Helen shook her head. She looked wary. What monstrous ally was to be brought in now on the side of the eight thousand pounds—already, one would have thought, a cruel and powerful enemy enough?
Margaret explained.
“So what it amounts to,” she concluded, “is that if we don’t accept this offer now, for eight thousand pounds, then in a few months’ time the council may be able to compel us to sell it, for some very much smaller sum, your mother says…”
“But they only may be able to?” Helen seized eagerly on this spark of hope. “Do you mean it isn’t certain that they will?”
“No—that is, not as far as I can make out. Your mother was —well—a little—” Margaret searched for the adjective that would describe, but not disrespectfully, Claudia’s almost incoherent righteousness as she brought out her trump card. “She was a little—unclear—about the exact degree of compulsion she is envisaging. But I imagine the position is, that if the new road is built along the bottom there, and if the council decide to plan a council estate round it, and if they can get planning permission, then they will be able to force the present owners to sell them the land they need.”
“If—if—if!” cried Helen triumphantly. “Why, it’s all ‘if’s’, isn’t’ it, Granny? None of it may happen at all! The road may not be built—the council may not want to build houses—the planning people may not give them permission—!”
“I know. I know. But your mother doesn’t see it that way. She seems to be regarding the whole thing as inevitable—”
“But surely we could at least wait and see!” cried Helen. “Fancy, if we sold the field now, and then found out afterwards that we needn’t have—that none of all this was going to happen after all! Just fancy how awful—!”
“I know. That’s just what I’ve been trying to point out to your mother. But you must try and understand, Helen that she sees it all just the other way round. The danger from her standpoint is that if we don’t sell the field now, for this high price, then we may still lose it, but get nothing—at least, not nearly so much—in return. She thinks, you see—and I daresay she is right—that the amount offered by the council would be much less than what we are being offered now.
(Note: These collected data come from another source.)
$ cat src/rtl/sort_pkg.sv
// Shared defaults, counter widths and FSM encoding for the sort sequencer.
// Consumers import this package and use it to build the serial front/back end of the 5-input sorter.
package sort_pkg;

   localparam int DEF_WIDTH    = 16;
   localparam int DEF_N        = 5;
   localparam int DEF_SORT_LAT = 2;

   localparam int CNT_W  = $clog2(DEF_N);
   localparam int LEN_W  = $clog2(DEF_N + 1);
   localparam int WAIT_W = $clog2(DEF_SORT_LAT + 1);

   typedef enum logic [1:0] {
      COLLECT = 2'd0,
      WAIT    = 2'd1,
      DRAIN   = 2'd2
   } state_t;

endpackage

$ cat src/rtl/sort_sequencer_if.sv
// Signal bundle between the sort sequencer, its serial producer/consumer and the sorter.
// Handshakes: a word moves on a rising clk edge where valid && ready; valid never waits on ready.
interface sort_sequencer_if #(
   parameter int WIDTH = sort_pkg::DEF_WIDTH,
   parameter int N     = sort_pkg::DEF_N
);
   import sort_pkg::*;

   logic [WIDTH-1:0]   in_data;
   logic               in_valid;
   logic               in_last;
   logic               in_ready;
   logic [N*WIDTH-1:0] sort_in;
   logic [N*WIDTH-1:0] sort_out;
   logic [WIDTH-1:0]   out_data;
   logic               out_valid;
   logic               out_last;
   logic               out_ready;
   logic               busy;
   state_t             state;

   modport slave (
      input  in_data, in_valid, in_last, sort_out, out_ready,
      output in_ready, sort_in, out_data, out_valid, out_last, busy, state
   );

   modport master (
      output in_data, in_valid, in_last, sort_out, out_ready,
      input  in_ready, sort_in, out_data, out_valid, out_last, busy, state
   );

endinterface

$ cat src/rtl/sort_frame_buf.sv
// N x WIDTH frame register file: indexed write, whole-frame clear, packed read for the sorter.
module sort_frame_buf
   import sort_pkg::*;
#(
   parameter int WIDTH = DEF_WIDTH,
   parameter int N     = DEF_N
) (
   input  logic                 clk,
   input  logic                 rst_n,
   input  logic                 wr_en,
   input  logic [$clog2(N)-1:0] wr_idx,
   input  logic [WIDTH-1:0]     wr_data,
   input  logic                 clr,
   output logic [N*WIDTH-1:0]   rd_flat
);

   logic [WIDTH-1:0] mem [N];

   // Clear wins so every new frame starts from all-zero pads.
   always_ff @(posedge clk or negedge rst_n) begin
      if (!rst_n) begin
         for (int i = 0; i < N; i++) mem[i] <= '0;
      end else if (clr) begin
         for (int i = 0; i < N; i++) mem[i] <= '0;
      end else if (wr_en) begin
         for (int i = 0; i < N; i++) begin
            if (wr_idx == ($clog2(N))'(i)) mem[i] <= wr_data;
         end
      end
   end

   for (genvar g = 0; g < N; g++) begin : g_pack
      assign rd_flat[g*WIDTH +: WIDTH] = mem[g];
   end

endmodule

$ cat src/rtl/sort_sequencer.sv
// Serial-to-parallel front end and parallel-to-serial back end for the fixed-latency sorter:
// collect a frame, wait out the sorter pipeline, then stream the sorted words largest first.
module sort_sequencer
   import sort_pkg::*;
#(
   parameter int WIDTH    = DEF_WIDTH,
   parameter int N        = DEF_N,
   parameter int SORT_LAT = DEF_SORT_LAT
) (
   input  logic             clk,
   input  logic             rst_n,
   sort_sequencer_if.slave  bus
);

   localparam int CW = $clog2(N);
   localparam int LW = $clog2(N + 1);
   localparam int WW = $clog2(SORT_LAT + 1);

   state_t             state_q, state_d;
   logic [CW-1:0]      in_cnt, out_cnt;
   logic [LW-1:0]      frame_len;
   logic [WW-1:0]      wait_cnt;
   logic [WIDTH-1:0]   result [N];
   logic [N*WIDTH-1:0] frame_flat;
   logic               in_ready_c, out_valid_c, busy_c, last_beat;
   logic               frame_wr, frame_clr, capture;
   logic [WIDTH-1:0]   out_data_c;

   always_ff @(posedge clk or negedge rst_n) begin
      if (!rst_n) state_q <= COLLECT;
      else        state_q <= state_d;
   end

   always_comb begin
      state_d     = state_q;
      in_ready_c  = 1'b0;
      out_valid_c = 1'b0;
      busy_c      = 1'b1;
      frame_wr    = 1'b0;
      frame_clr   = 1'b0;
      capture     = 1'b0;
      last_beat   = 1'b0;
      case (state_q)
         COLLECT: begin
            in_ready_c = 1'b1;
            busy_c     = 1'b0;
            frame_wr   = bus.in_valid;
            if (bus.in_valid && (in_cnt == CW'(N - 1) || bus.in_last)) state_d = WAIT;
         end
         WAIT: begin
            if (wait_cnt == WW'(SORT_LAT)) begin
               capture = 1'b1;
               state_d = DRAIN;
            end
         end
         DRAIN: begin
            out_valid_c = 1'b1;
            last_beat   = (LW'(out_cnt) == frame_len - LW'(1));
            if (bus.out_ready && last_beat) begin
               frame_clr = 1'b1;
               state_d   = COLLECT;
            end
         end
         default: state_d = COLLECT;
      endcase
   end

   always_ff @(posedge clk or negedge rst_n) begin
      if (!rst_n) begin
         in_cnt    <= '0;
         out_cnt   <= '0;
         frame_len <= '0;
         wait_cnt  <= '0;
         for (int i = 0; i < N; i++) result[i] <= '0;
      end else begin
         case (state_q)
            COLLECT: begin
               if (bus.in_valid) begin
                  if (state_d == WAIT) begin
                     frame_len <= LW'(in_cnt) + LW'(1);
                     in_cnt    <= '0;
                  end else begin
                     in_cnt <= in_cnt + CW'(1);
                  end
               end
            end
            WAIT: begin
               if (capture) begin
                  wait_cnt <= '0;
                  for (int i = 0; i < N; i++) result[i] <= bus.sort_out[i*WIDTH +: WIDTH];
               end else begin
                  wait_cnt <= wait_cnt + WW'(1);
               end
            end
            DRAIN: begin
               if (bus.out_ready) begin
                  if (last_beat) out_cnt <= '0;
                  else           out_cnt <= out_cnt + CW'(1);
               end
            end
            default: ;
         endcase
      end
   end

   // Outputs are zero outside DRAIN so nothing stale leaks onto the bus.
   always_comb begin
      out_data_c = '0;
      if (state_q == DRAIN) begin
         for (int i = 0; i < N; i++) begin
            if (out_cnt == CW'(i)) out_data_c = result[i];
         end
      end
   end

   sort_frame_buf #(.WIDTH(WIDTH), .N(N)) u_frame_buf (
      .clk     (clk),
      .rst_n   (rst_n),
      .wr_en   (frame_wr),
      .wr_idx  (in_cnt),
      .wr_data (bus.in_data),
      .clr     (frame_clr),
      .rd_flat (frame_flat)
   );

   assign bus.sort_in   = frame_flat;
   assign bus.in_ready  = in_ready_c;
   assign bus.out_valid = out_valid_c;
   assign bus.out_last  = last_beat;
   assign bus.out_data  = out_data_c;
   assign bus.busy      = busy_c;
   assign bus.state     = state_q;

endmodule

$ cat src/flat_wrapper.sv
// flat-port wrapper written by rule: the top's interface ports become plain ports
module sort_sequencer_flat import sort_pkg::*;
#(
   parameter int WIDTH    = DEF_WIDTH,
   parameter int N        = DEF_N,
   parameter int SORT_LAT = DEF_SORT_LAT
)
  (clk, rst_n, bus_in_data, bus_in_valid, bus_in_last, bus_sort_out, bus_out_ready, bus_in_ready, bus_sort_in, bus_out_data, bus_out_valid, bus_out_last, bus_busy, bus_state);
  sort_sequencer_if #(.WIDTH(WIDTH), .N(N)) bus_i ();
  input  logic clk;
  input  logic rst_n;
  input wire logic [$bits(bus_i.in_data)-1:0] bus_in_data;
  input wire logic [$bits(bus_i.in_valid)-1:0] bus_in_valid;
  input wire logic [$bits(bus_i.in_last)-1:0] bus_in_last;
  input wire logic [$bits(bus_i.sort_out)-1:0] bus_sort_out;
  input wire logic [$bits(bus_i.out_ready)-1:0] bus_out_ready;
  output wire logic [$bits(bus_i.in_ready)-1:0] bus_in_ready;
  output wire logic [$bits(bus_i.sort_in)-1:0] bus_sort_in;
  output wire logic [$bits(bus_i.out_data)-1:0] bus_out_data;
  output wire logic [$bits(bus_i.out_valid)-1:0] bus_out_valid;
  output wire logic [$bits(bus_i.out_last)-1:0] bus_out_last;
  output wire logic [$bits(bus_i.busy)-1:0] bus_busy;
  output wire logic [$bits(bus_i.state)-1:0] bus_state;
  assign bus_i.in_data = bus_in_data;
  assign bus_i.in_valid = bus_in_valid;
  assign bus_i.in_last = bus_in_last;
  assign bus_i.sort_out = bus_sort_out;
  assign bus_i.out_ready = bus_out_ready;
  assign bus_in_ready = bus_i.in_ready;
  assign bus_sort_in = bus_i.sort_in;
  assign bus_out_data = bus_i.out_data;
  assign bus_out_valid = bus_i.out_valid;
  assign bus_out_last = bus_i.out_last;
  assign bus_busy = bus_i.busy;
  assign bus_state = bus_i.state;
  sort_sequencer #(.WIDTH(WIDTH), .N(N), .SORT_LAT(SORT_LAT)) u_core (.clk(clk), .rst_n(rst_n), .bus(bus_i));
endmodule
$ cat config.mk
export PLATFORM = sky130hd
export DESIGN_NAME = sort_sequencer_flat
export DESIGN_NICKNAME = d
export VERILOG_FILES = /design/src/rtl/sort_pkg.sv /design/src/rtl/sort_sequencer_if.sv /design/src/rtl/sort_frame_buf.sv /design/src/rtl/sort_sequencer.sv /design/src/flat_wrapper.sv
export SDC_FILE = /design/constraint.sdc
export NUM_CORES = 1
export LEC_CHECK = 0
export ABC_AREA = 1
export BUFFER_PORTS_ARGS = -buffer_cell sky130_fd_sc_hd__buf_2
export CORE_MARGIN = 1.5
export CORE_UTILIZATION = 58
export CTS_CLUSTER_DIAMETER = 150
export CTS_CLUSTER_SIZE = 25
export DETAILED_ROUTE_END_ITERATION = 6
export GPL_ROUTABILITY_DRIVEN = 0
export HOLD_SLACK_MARGIN = 0.02
export PLACE_DENSITY = 0.91
export SKIP_CTS_REPAIR_TIMING = 1
export SLEW_MARGIN = 20
export SYNTH_ARGS = -nofsm -noshare
export SYNTH_HDL_FRONTEND = slang
export SYNTH_SLANG_ARGS = --single-unit
export TNS_END_PERCENT = 5
$ cat constraint.sdc
create_clock -name clk -period 3.7 [get_ports clk]
set_input_delay 0.37 -clock clk [delete_from_list [all_inputs] [get_ports clk]]
set_output_delay 0.37 -clock clk [all_outputs]
set_load 0.01 [all_outputs]
==> results.txt <==
* Status: finished with violations
* Violations in the final reports: design-rule violations, negative hold slack
* Setup repair after global routing missed its margin: no
- Path category of the worst min-delay check: in2async
* Min cycle time layout: about 3.1 ns
- Cells with a size suffix above 1 make up about 23% of the layout.
- Pin placement for this block handled around 200 I/O pins.
- Worst IR Drop VDD: 519 µV
- Layout area overhead: 19.9%
* Reported leakage power: 5.38 nW
- In this run, distinct cell masters in the synthesized netlist total 23.
- Start point of the critical path: u_core.out_cnt[1]
- Wire length per cell after detailed routing: approximately 18 µm
- For this configuration, the core starts out at a cell density of around 60%.
- Hold_ws: -0.0263 ns
- Once detail routing completed, the nets flagged for antenna violations numbered 0.
- FF+latch count, synth: approximately 170
- Count of H-tree levels built during CTS: 4
- TritonCTS built the clock tree.
- Combined global-route utilization of all metal layers: ~34%
- Across the run, the number of max-cap violations was 0.
- Worst setup slack after layout: a little under 0.6 ns
- Overflow left after global routing: 0
* Vias in the first global route: roughly 7.6k
* Worst-skew pair later-pin latency: about 0.43 ns
* Final setup violation count: 0
* Max_slew headroom: approximately 36%
- Clock tree synthesis found a total of ~170 sinks.
- In this run the worst path has a maximum fanout of 17.
- Across the routed clock network, the largest skew measured is 0.0115 ns.
- Detailed placement finished with a half-perimeter wire length of roughly 16 mm.
- Fmax: roughly 320 MHz
- The count of cells in the finished layout, fillers not included, comes to 1336.
* Per-cell via count in the routed design: about 5.9
- The routed design has roughly 24 mm of wire.
* Mapped cell area: between 8000 and 9000 µm²
- CTS clk-pin slew, worst paths: roughly 0.07 ns
- Critical Path End: bus_out_data[7]
* Count of flip-flops with a built-in enable after synthesis: 0
- The net count of the finished layout is 1258.
- Cell at the root of the clock tree: sky130_fd_sc_hd__clkbuf_16
- In the synthesized netlist the dominant register cell turns out to be sky130_fd_sc_hd__dfrtp_1.
- Summed over all failing endpoints, the final setup total negative slack is 0 ns.
- First-pass GRT wire length: about 38 mm
- First drt pass iteration count: 7
- Critical register-to-register path endpoint: u_core.u_frame_buf.rd_flat[27]
- In this run the tool buffered the top-level ports with 202 buffer cells.
- At the placement stage, the worst setup path has a slack of 1.12 ns.
* Die area: roughly 15000 µm²
- The worst setup path is launched from a register.
- After detailed placement, the design holds a cell count of about 1.3k.
* Syn_nets: ~1.1k
- Count of endpoints failing hold in the final timing report: 12
* DR vias: 7878
- Number of fillers in the final layout: approximately 980
* Largest net degree at the start of global routing: 88
- Inserted Clock Buffers: 17
* Crit. End Element: output port
* Length in cells of the worst reg-to-reg path: 10
- Detailed-route DRC error count: 13
* Maximum number of buffers from clock root to sink: 2
* Slew Viols, Final: 0
- The die is about 120 µm tall.
- Yosys warning total: 0
- Each instance of the synthesized netlist takes up on average 8.19 µm².
- The setup path with the least slack is of type reg2out.
* R2r setup slk: around 1.4 ns
- After the first detailed-routing iteration, the DRC count stood at between 900 and 1k.
- From left edge to right edge, the die measures 121 µm.
- Of all flip-flops after synthesis, the portion carrying an async set or reset was 100%.
* Worst reg2reg startpoint: u_core.frame_len[0]
- Instance count of the mapped netlist: 982
* Worst-margin pin slew: between 0.9 and 1 ns
- The worst path uses between 80% and 90% of the clock period.
- Pwr Density: between 800 and 900 nW/µm²
- Required time of the worst setup path: approximately 3.3 ns
- Number of placement rows: 42
* Core Region: 13400 µm²
- Share of synthesized area occupied by flip-flops and latches: between 50% and 60%
* Antenna violations before repair: 1
- Critical path data arrival time: ~2.8 ns
sequential cells by signal, summed over array words and instances (netlist names):
name and count:
u_core.out_cnt 3, u_core.bus.state 2, u_core.wait_cnt 2, u_core.u_frame_buf.rd_flat 80, u_core.in_cnt 3, u_core.frame_len 3
u_core.result 80
where the power goes:
| group | switching (W) | internal (W) |
|---|---|---|
| logic | 0.00224 | 0.00115 |
| registers | 0.000639 | 0.00278 |
| clock network | 0.000792 | 0.000947 |
layout make-up:
type | instances | area [µm²] | area share [%]
clock buffer | 17 | 425 | 4.42
multi-input combinational | 697 | 3240 | 33.6
tap | 176 | 220 | 2.29
timing repair buffer | 209 | 1080 | 11.2
sequential | 173 | 4330 | 44.9
inverter | 48 | 183 | 1.90
clock inverter | 15 | 151 | 1.57
antenna | 1 | 2.50 | 0.0260
Yosys cell counts (2+ instances only):
cell	number	area, µm²
sky130_fd_sc_hd__a21oi_1	18	90.1
sky130_fd_sc_hd__buf_1	5	18.8
sky130_fd_sc_hd__buf_2	31	155
sky130_fd_sc_hd__buf_4	5	37.5
sky130_fd_sc_hd__clkbuf_1	23	86.3
sky130_fd_sc_hd__clkinv_1	2	7.51
sky130_fd_sc_hd__dfrtp_1	173	4330
sky130_fd_sc_hd__ha_1	11	138
sky130_fd_sc_hd__inv_1	37	139
sky130_fd_sc_hd__inv_2	8	30.0
sky130_fd_sc_hd__nand2_1	312	1170
sky130_fd_sc_hd__nand2_2	2	12.5
sky130_fd_sc_hd__nand3_1	276	1380
sky130_fd_sc_hd__nand3_4	3	52.6
sky130_fd_sc_hd__nor2_1	23	86.3
sky130_fd_sc_hd__nor2_2	3	18.8
sky130_fd_sc_hd__nor2_4	3	33.8
sky130_fd_sc_hd__o21ai_0	42	210
placed cells by master (no fill, tap or decap), types with 3 or more instances in the layout:
cell type,instances
sky130_fd_sc_hd__nand2_1,312
sky130_fd_sc_hd__nand3_1,276
sky130_fd_sc_hd__buf_2,201
sky130_fd_sc_hd__dfrtp_1,173
sky130_fd_sc_hd__o21ai_0,42
sky130_fd_sc_hd__inv_1,37
sky130_fd_sc_hd__nor2_1,23
sky130_fd_sc_hd__a21oi_1,18
sky130_fd_sc_hd__clkbuf_16,17
sky130_fd_sc_hd__ha_1,11
sky130_fd_sc_hd__inv_2,8
sky130_fd_sc_hd__inv_6,6
sky130_fd_sc_hd__buf_4,6
sky130_fd_sc_hd__nor2_4,4
sky130_fd_sc_hd__nand3_4,4
sky130_fd_sc_hd__clkinvlp_4,3
worst max-delay path: stages, from the launching register on:
cell                       delay, ns
sky130_fd_sc_hd__dfrtp_1        0.41
sky130_fd_sc_hd__inv_1          0.13
sky130_fd_sc_hd__ha_1           0.17
sky130_fd_sc_hd__clkinv_1       0.37
sky130_fd_sc_hd__nor2_2         0.60
sky130_fd_sc_hd__nand2_1        0.13
sky130_fd_sc_hd__nand3_1        0.11
sky130_fd_sc_hd__a21oi_1        0.09
sky130_fd_sc_hd__nor2_1         0.15
sky130_fd_sc_hd__buf_2          0.16
per-layer routing:
metal	share of wire, %	up-vias	GRT usage, %
li1	-	3555	-
met1	38	3681	43.4
met2	46	537	52.2
met3	11	105	10.1
met4	4.4	0	17.4
met5	0	-	0
worst min path at each step:
stage | cells after the start | start | to | slack (ns)
after floorplan | 0 | rst_n | u_core.bus.state[0] | 0.07
after CTS | 1 | rst_n | u_core.result[70] | 0.01
after global placement | 2 | u_core.result[6] | u_core.result[6] | 0.45
after detailed placement | 2 | u_core.result[15] | u_core.result[15] | 0.45
final | 1 | rst_n | u_core.result[70] | -0.03
after global routing | 1 | rst_n | u_core.result[67] | 0.04
metrics by stage:
| stage | hold WS [ns] | power [W] | area, µm² | utilization, % |
|---|---|---|---|---|
| after floorplan | 0.0744 | 0.00546 | 8040 | - |
| after global placement | 0.447 | 0.00654 | 9060 | 67.6 |
| after detailed placement | 0.454 | 0.00669 | 9060 | 67.6 |
| after CTS | 0.0142 | 0.00848 | 9630 | 71.9 |
| after global routing | 0.0397 | 0.00912 | 9640 | 71.9 |
| final | -0.0263 | 0.00854 | 9640 | 71.9 |
logic make-up (layout without fill, tap and decap cells):
family / Yosys count / count (layout) / share of synthesized area (%)
other cells: 0 / 1 / 0
buf+inv: 112 / 289 / 5.98
flops: 173 / 173 / 53.9
fa+ha+maj: 11 / 11 / 1.71
compound gates: 61 / 61 / 3.83
simple gates: 625 / 625 / 34.6
Note: power is estimated with default switching activity, not from simulation.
You see, she doesn’t feel about the field quite the way we do—”
As she spoke, putting Claudia’s case with such scrupulous fairness and moderation, Margaret let her eyes wander over the tranquil evening grass; suddenly the choking rage and grief she had experienced earlier in the evening surged back into her with all its original shock and violence; how dared Claudia barter all this for money, not knowing, even, what it was that she was bartering! She was like a blind woman trampling among Old Masters, fancying that the canvases beneath her spike heels were some cheap floor covering, something not as soft as carpet, not as practical as linoleum. ‘Forgive them, they know not what they do’—but Margaret could not feel that way. To her, it was the ignorance that was the most unforgiveable sin of all.
“Granny! Who’s that?”
There was a note of urgency in Helen’s suddenly lowered voice; and Margaret, still dazed and shaken by the sudden recrudescence of her anger and grief, followed the direction of her granddaughter’s gaze.
There, across the field by the hedge, silhouetted against the last greenish glow of the sunset, stood a horrible man. A neat, town-bred man in a neat dark suit, gazing thoughtfully, assessingly, over the hedge into the field, just like that man from Thoroughgood and Willows three weeks ago. He seemed to be staring this time not only at the field, but into the chicken run as well, as if already making an inventory. Was he the very same man? Or one exactly like him? Was the field from now on to be crawling with dark-suited men, a plague of them, like black-beetles …?”
All Margaret’s grief, her anger, her frustration, were now focused on a single purpose.
“Stay there!” she murmured to Helen, low and authoritative, and set off across the field at a savage stride.
“Will you kindly go away?” she commanded, as soon as she was within hearing. “Will you kindly go away, and leave my property alone? I don’t know what you’re looking for, but you have no business here, and if I ever see you staring in like this again I shall send for the police!”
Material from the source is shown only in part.